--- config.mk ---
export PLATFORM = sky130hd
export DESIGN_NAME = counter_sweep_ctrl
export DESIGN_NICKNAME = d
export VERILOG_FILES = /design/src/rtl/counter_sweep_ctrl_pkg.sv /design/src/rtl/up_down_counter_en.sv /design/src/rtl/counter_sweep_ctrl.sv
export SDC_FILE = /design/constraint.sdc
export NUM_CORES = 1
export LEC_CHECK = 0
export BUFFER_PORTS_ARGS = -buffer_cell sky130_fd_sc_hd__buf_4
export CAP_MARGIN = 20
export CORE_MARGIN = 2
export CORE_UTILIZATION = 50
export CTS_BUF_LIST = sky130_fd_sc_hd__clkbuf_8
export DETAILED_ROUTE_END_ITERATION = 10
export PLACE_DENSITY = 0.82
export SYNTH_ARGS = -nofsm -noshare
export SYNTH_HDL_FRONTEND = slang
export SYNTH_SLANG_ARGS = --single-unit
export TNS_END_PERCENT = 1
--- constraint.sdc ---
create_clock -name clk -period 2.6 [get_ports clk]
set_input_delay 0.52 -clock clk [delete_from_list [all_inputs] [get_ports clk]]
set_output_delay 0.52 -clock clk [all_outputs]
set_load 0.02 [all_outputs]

....

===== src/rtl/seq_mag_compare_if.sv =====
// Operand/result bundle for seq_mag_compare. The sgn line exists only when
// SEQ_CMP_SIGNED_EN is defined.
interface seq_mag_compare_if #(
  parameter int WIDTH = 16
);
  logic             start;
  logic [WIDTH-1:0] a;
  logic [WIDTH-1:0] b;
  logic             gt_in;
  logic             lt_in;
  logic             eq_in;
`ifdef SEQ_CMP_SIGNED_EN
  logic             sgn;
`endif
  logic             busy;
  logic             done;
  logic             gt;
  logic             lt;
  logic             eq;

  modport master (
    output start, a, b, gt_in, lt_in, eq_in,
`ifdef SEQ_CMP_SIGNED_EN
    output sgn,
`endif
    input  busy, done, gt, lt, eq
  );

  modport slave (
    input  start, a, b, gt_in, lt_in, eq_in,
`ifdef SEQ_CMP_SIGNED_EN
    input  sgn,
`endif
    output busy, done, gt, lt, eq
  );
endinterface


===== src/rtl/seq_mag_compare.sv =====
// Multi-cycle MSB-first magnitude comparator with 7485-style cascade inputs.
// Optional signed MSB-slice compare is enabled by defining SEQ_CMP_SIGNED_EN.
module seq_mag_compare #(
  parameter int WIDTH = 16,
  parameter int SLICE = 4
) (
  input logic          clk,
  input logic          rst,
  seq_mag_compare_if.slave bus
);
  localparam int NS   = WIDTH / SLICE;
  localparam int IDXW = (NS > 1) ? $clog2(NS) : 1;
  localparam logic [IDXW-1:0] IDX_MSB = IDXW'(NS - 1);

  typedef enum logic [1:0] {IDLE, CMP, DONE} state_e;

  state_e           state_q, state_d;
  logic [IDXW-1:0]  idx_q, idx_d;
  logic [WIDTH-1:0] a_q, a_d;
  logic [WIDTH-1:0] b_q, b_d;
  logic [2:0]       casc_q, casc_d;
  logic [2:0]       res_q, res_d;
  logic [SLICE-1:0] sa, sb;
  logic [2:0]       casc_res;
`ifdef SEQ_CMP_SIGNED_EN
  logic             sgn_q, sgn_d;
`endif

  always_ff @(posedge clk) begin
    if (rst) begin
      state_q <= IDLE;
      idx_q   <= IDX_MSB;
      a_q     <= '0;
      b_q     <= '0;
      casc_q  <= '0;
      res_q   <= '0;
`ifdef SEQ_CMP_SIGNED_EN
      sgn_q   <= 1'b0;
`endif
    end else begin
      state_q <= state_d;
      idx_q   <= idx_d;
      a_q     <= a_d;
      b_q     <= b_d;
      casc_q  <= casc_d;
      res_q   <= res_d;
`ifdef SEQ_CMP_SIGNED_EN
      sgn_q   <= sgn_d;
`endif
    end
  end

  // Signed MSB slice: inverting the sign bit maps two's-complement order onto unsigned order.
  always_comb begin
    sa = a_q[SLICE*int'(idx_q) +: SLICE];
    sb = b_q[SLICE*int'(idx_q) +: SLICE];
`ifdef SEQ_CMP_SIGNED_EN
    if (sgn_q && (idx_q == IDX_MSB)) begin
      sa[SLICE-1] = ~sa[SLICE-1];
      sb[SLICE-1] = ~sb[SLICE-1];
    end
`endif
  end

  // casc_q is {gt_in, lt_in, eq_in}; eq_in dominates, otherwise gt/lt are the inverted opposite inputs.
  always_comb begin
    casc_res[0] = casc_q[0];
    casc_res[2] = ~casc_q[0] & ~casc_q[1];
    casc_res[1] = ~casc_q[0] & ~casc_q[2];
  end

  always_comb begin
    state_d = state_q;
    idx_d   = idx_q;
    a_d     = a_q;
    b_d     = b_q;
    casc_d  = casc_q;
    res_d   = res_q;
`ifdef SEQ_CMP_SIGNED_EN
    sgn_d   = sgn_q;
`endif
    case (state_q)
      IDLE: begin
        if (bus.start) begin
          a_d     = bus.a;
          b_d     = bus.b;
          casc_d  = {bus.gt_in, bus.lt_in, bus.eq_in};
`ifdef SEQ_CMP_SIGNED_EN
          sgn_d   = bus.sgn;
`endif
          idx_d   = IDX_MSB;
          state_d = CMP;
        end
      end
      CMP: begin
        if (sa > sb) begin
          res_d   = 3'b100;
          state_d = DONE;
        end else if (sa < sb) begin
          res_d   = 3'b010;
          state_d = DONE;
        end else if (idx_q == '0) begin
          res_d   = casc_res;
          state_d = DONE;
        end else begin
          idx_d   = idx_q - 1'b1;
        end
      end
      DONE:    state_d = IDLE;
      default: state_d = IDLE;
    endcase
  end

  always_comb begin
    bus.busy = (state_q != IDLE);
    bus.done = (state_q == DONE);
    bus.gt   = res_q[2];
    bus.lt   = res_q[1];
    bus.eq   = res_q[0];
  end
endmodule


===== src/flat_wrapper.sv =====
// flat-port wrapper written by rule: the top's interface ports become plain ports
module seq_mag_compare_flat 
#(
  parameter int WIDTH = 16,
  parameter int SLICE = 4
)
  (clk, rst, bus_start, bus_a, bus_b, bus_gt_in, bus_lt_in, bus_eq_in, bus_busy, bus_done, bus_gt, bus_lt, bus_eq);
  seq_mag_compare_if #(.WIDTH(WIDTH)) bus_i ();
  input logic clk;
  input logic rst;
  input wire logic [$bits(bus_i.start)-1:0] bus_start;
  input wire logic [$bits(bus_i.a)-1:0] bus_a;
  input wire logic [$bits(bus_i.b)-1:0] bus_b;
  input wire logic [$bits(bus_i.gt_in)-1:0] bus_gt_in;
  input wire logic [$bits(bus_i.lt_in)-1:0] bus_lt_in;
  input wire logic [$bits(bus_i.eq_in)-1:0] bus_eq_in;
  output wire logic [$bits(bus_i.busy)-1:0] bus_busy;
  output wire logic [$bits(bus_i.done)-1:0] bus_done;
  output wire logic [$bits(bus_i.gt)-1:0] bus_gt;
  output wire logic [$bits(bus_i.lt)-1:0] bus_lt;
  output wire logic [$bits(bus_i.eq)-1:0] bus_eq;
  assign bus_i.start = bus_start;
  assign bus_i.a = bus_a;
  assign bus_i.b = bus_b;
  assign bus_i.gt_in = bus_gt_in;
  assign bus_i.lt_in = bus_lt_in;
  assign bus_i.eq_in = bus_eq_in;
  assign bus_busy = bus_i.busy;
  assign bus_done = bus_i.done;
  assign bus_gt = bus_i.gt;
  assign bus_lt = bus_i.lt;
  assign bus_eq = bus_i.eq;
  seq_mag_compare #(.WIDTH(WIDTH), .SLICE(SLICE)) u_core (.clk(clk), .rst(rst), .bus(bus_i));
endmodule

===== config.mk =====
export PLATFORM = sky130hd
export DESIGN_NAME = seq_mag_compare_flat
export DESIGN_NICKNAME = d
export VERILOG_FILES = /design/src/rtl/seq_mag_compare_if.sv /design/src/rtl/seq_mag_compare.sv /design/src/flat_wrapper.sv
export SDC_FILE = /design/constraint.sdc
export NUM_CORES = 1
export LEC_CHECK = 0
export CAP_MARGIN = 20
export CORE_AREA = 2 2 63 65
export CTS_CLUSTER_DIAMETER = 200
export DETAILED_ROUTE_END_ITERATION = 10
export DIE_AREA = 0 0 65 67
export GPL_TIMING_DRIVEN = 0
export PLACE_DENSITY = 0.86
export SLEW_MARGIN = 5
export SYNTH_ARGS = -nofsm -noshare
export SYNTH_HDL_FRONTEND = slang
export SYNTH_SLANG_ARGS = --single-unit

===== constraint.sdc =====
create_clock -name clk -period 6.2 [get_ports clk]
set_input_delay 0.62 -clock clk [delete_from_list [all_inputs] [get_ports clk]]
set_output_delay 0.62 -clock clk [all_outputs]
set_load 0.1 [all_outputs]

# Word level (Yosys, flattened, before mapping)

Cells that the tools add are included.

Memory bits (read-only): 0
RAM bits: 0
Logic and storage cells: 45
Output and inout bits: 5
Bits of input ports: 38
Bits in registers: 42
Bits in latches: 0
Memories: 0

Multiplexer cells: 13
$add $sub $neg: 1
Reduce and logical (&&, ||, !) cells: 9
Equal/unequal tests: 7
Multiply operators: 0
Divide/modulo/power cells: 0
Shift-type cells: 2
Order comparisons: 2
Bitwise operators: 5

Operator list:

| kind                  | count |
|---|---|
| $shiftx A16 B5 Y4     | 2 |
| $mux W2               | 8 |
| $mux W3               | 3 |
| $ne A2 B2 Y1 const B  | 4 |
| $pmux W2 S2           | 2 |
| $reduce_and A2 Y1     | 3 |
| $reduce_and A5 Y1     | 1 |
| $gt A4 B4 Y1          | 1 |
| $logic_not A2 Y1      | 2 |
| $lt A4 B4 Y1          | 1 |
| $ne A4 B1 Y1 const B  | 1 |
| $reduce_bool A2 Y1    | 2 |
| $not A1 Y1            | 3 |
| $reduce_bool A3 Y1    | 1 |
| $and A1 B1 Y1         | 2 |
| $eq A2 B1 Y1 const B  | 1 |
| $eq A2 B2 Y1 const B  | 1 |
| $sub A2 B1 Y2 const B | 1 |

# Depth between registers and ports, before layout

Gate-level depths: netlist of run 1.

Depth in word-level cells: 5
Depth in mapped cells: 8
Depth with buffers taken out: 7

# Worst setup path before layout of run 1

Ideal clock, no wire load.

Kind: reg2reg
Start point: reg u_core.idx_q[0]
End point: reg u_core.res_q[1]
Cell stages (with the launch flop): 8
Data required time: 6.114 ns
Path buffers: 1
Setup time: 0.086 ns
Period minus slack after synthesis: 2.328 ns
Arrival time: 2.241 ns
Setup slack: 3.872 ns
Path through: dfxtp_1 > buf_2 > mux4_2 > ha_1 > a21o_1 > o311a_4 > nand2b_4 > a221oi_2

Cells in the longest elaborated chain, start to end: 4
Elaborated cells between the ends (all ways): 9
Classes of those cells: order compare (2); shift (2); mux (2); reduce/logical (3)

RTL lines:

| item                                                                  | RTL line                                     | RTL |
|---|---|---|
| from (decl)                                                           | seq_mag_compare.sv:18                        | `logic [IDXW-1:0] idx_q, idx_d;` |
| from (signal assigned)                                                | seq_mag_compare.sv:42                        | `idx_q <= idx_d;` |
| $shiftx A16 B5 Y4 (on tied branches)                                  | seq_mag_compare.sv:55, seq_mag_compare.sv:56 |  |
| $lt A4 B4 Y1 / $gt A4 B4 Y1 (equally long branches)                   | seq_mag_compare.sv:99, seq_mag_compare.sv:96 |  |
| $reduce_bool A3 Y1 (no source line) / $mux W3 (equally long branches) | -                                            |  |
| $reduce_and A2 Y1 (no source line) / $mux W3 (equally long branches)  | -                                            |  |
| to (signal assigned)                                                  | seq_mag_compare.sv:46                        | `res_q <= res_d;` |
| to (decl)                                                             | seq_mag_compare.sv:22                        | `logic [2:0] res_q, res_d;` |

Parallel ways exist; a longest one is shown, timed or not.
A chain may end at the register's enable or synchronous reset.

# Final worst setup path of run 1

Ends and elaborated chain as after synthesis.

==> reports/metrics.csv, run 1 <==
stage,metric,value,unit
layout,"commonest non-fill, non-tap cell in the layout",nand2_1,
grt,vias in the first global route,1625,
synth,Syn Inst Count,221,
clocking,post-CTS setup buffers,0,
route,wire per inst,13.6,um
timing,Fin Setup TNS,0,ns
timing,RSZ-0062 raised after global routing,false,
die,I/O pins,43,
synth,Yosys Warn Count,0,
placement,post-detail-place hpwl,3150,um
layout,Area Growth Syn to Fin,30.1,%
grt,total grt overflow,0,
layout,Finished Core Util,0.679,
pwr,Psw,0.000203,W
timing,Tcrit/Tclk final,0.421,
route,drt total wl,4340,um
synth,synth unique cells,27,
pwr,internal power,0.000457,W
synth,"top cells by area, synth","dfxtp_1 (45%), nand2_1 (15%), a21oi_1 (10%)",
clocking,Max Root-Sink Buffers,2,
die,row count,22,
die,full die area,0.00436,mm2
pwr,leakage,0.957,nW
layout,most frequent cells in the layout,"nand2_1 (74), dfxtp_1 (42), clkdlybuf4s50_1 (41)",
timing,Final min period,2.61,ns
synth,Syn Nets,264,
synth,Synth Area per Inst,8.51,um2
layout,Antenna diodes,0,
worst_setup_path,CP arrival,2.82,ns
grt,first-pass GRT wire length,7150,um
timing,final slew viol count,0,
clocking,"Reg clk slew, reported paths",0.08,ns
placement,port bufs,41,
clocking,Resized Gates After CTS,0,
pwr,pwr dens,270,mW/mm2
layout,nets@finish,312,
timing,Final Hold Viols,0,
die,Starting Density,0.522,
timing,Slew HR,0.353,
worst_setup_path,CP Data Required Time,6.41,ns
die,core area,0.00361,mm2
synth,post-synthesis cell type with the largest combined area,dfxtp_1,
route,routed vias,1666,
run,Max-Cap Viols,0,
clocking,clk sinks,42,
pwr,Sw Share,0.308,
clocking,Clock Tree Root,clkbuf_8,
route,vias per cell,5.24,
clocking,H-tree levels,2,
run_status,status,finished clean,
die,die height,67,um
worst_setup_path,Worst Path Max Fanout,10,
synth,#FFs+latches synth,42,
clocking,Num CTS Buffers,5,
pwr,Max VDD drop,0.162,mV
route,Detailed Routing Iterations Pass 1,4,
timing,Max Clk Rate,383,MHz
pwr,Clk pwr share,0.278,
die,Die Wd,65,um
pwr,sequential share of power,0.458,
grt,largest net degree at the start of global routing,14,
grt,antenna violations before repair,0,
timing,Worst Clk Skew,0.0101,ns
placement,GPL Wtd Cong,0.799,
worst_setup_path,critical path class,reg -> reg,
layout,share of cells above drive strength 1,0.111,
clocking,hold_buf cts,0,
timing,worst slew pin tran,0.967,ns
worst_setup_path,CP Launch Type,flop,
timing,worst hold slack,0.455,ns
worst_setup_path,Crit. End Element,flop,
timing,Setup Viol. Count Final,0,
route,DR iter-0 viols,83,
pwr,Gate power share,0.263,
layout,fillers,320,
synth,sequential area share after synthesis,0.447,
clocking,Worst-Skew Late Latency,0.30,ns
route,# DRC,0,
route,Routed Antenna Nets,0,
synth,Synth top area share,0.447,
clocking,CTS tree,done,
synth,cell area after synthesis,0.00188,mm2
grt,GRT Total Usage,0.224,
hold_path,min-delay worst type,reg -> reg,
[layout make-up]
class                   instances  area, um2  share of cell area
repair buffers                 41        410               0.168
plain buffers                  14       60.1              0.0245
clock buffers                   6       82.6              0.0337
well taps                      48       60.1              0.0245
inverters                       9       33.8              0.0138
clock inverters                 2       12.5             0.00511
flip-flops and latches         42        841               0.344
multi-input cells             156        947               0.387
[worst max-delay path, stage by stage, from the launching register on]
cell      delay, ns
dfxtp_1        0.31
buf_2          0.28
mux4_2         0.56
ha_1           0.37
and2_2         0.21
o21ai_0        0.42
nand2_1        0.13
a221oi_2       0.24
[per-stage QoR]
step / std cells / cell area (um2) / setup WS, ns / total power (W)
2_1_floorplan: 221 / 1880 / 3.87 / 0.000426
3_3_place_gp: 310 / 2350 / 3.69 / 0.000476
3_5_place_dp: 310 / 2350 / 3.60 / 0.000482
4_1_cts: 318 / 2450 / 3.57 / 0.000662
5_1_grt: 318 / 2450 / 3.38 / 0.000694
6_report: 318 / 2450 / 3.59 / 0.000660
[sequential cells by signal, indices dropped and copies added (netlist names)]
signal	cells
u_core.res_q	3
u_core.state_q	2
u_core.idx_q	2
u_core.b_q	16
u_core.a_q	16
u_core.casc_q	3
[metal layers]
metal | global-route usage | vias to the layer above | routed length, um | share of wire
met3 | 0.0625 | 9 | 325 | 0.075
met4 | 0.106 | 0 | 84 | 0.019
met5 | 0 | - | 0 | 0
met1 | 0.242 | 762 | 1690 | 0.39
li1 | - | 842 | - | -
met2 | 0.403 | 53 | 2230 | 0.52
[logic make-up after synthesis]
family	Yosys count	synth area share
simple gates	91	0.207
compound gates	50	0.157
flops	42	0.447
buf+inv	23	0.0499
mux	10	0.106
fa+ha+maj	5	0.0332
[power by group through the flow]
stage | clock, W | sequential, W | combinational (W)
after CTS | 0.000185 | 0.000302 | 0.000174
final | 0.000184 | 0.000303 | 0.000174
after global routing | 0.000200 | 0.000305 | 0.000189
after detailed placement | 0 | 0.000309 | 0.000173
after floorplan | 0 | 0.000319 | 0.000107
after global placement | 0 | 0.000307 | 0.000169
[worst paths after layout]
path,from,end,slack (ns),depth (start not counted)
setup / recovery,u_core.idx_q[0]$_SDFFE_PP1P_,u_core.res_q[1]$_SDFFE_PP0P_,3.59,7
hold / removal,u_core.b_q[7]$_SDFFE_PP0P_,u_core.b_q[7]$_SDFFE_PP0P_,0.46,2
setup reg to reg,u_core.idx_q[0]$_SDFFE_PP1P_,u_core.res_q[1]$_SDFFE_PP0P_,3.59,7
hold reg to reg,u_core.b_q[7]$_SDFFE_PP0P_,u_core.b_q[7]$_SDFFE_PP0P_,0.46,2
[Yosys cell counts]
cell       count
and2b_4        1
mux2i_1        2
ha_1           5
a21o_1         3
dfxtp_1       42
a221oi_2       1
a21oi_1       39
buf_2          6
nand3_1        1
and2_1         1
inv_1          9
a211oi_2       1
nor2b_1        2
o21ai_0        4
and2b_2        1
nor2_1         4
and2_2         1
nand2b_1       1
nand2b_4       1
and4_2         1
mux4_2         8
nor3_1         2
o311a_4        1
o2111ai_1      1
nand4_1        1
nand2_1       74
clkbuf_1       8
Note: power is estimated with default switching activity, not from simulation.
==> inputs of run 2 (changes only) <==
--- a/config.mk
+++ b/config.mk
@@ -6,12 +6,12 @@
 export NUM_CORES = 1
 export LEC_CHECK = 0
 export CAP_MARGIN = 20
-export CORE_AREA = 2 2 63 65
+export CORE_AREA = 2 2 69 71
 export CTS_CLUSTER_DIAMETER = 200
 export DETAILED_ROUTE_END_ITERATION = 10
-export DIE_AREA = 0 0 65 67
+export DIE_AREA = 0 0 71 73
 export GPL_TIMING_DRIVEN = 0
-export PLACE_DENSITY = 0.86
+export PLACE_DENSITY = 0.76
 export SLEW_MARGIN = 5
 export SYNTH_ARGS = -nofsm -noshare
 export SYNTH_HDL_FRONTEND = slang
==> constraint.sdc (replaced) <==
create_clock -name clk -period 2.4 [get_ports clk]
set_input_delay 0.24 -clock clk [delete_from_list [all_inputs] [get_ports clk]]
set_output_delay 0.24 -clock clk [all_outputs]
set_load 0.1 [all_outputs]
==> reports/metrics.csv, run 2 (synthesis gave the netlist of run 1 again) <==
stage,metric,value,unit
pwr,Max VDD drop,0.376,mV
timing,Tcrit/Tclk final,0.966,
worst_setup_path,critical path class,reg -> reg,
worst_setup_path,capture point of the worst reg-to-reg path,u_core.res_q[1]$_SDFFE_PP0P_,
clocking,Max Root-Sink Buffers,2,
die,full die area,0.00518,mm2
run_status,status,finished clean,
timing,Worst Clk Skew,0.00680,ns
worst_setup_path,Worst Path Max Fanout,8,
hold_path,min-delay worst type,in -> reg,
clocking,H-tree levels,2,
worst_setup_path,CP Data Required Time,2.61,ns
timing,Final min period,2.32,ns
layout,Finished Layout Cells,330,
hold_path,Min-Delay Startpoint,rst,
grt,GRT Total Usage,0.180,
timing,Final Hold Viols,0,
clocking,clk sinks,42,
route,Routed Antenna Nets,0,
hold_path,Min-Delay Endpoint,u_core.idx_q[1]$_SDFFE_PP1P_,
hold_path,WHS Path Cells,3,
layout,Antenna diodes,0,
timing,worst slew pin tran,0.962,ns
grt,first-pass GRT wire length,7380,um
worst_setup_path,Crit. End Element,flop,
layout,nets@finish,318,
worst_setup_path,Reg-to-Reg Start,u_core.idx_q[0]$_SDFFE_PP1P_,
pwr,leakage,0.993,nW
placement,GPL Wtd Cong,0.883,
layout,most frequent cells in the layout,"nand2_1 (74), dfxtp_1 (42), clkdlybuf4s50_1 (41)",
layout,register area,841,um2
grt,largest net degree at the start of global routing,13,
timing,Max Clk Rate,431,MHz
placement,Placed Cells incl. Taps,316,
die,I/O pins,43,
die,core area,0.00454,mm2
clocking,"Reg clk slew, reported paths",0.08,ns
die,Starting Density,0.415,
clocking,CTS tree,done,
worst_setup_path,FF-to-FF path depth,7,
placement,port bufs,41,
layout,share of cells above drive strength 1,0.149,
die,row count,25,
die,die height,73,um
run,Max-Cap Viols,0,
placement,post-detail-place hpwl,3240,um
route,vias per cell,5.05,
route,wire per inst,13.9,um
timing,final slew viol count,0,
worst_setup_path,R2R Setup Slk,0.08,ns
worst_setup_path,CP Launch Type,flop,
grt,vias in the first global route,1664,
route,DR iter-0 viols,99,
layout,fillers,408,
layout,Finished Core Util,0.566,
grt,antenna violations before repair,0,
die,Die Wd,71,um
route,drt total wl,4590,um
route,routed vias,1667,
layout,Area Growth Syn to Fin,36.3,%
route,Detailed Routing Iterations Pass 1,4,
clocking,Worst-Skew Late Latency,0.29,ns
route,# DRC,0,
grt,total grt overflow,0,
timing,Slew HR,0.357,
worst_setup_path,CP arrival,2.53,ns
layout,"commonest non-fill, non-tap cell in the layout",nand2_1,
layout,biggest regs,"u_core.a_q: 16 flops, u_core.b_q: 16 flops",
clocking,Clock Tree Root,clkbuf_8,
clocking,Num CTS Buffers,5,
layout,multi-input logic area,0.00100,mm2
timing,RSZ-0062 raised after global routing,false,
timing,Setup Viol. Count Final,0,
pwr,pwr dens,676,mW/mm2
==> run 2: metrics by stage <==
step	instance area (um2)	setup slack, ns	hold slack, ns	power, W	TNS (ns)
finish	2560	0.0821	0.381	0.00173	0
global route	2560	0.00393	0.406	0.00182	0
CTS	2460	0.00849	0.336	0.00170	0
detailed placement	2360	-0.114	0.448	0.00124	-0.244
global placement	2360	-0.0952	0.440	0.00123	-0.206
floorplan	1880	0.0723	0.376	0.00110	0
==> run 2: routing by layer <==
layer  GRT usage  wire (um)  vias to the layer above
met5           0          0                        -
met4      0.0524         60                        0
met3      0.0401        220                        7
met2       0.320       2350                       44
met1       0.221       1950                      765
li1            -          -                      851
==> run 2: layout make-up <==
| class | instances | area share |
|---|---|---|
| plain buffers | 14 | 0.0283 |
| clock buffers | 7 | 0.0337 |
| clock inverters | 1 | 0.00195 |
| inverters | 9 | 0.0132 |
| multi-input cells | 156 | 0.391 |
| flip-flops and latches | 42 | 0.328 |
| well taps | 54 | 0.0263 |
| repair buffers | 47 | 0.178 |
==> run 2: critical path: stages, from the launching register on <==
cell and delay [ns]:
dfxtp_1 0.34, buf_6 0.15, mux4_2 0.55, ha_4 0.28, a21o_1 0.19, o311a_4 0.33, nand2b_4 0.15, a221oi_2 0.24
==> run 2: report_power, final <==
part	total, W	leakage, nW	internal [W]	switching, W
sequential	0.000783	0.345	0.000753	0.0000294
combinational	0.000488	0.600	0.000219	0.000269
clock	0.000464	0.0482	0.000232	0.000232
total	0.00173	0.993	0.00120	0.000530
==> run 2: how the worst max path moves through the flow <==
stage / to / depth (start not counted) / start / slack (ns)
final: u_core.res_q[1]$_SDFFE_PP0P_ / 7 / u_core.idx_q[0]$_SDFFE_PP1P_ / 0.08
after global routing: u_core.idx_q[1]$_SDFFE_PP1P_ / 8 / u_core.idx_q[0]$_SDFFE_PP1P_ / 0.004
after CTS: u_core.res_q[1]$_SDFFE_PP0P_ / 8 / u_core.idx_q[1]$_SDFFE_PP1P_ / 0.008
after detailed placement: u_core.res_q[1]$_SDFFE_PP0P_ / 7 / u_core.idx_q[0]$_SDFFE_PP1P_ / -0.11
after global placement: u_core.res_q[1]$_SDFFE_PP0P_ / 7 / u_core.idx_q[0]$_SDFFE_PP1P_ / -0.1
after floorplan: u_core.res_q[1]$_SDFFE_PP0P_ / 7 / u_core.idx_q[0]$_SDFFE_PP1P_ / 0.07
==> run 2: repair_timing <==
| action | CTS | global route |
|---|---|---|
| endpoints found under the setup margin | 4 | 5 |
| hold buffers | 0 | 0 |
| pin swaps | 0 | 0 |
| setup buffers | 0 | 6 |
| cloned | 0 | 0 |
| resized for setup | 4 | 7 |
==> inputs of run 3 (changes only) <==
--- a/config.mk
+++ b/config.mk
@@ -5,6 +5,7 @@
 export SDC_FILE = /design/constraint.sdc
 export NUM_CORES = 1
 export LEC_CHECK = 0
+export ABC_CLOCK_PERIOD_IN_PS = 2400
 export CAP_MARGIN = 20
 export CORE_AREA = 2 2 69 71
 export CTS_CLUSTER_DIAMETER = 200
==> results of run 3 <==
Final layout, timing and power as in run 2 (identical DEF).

....

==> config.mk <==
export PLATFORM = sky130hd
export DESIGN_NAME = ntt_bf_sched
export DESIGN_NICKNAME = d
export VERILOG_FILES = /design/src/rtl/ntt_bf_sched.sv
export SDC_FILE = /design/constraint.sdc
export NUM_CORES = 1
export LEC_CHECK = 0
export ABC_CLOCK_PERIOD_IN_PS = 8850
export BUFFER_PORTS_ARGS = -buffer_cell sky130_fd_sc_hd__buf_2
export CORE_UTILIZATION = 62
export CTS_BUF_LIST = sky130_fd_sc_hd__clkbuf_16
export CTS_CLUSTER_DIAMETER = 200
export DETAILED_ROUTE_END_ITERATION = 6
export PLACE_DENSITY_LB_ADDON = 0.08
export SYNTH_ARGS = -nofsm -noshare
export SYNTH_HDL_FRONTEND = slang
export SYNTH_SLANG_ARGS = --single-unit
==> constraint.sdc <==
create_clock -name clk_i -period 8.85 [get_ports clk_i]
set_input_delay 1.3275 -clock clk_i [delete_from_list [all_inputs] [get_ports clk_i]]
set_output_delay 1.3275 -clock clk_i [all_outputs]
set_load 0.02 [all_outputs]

....

- _WHAT TO PRODUCE_: Pull out each line of the records holding the string "fillers".

- _RESPONSE AREA_:
layout,fillers,320,
layout,fillers,408,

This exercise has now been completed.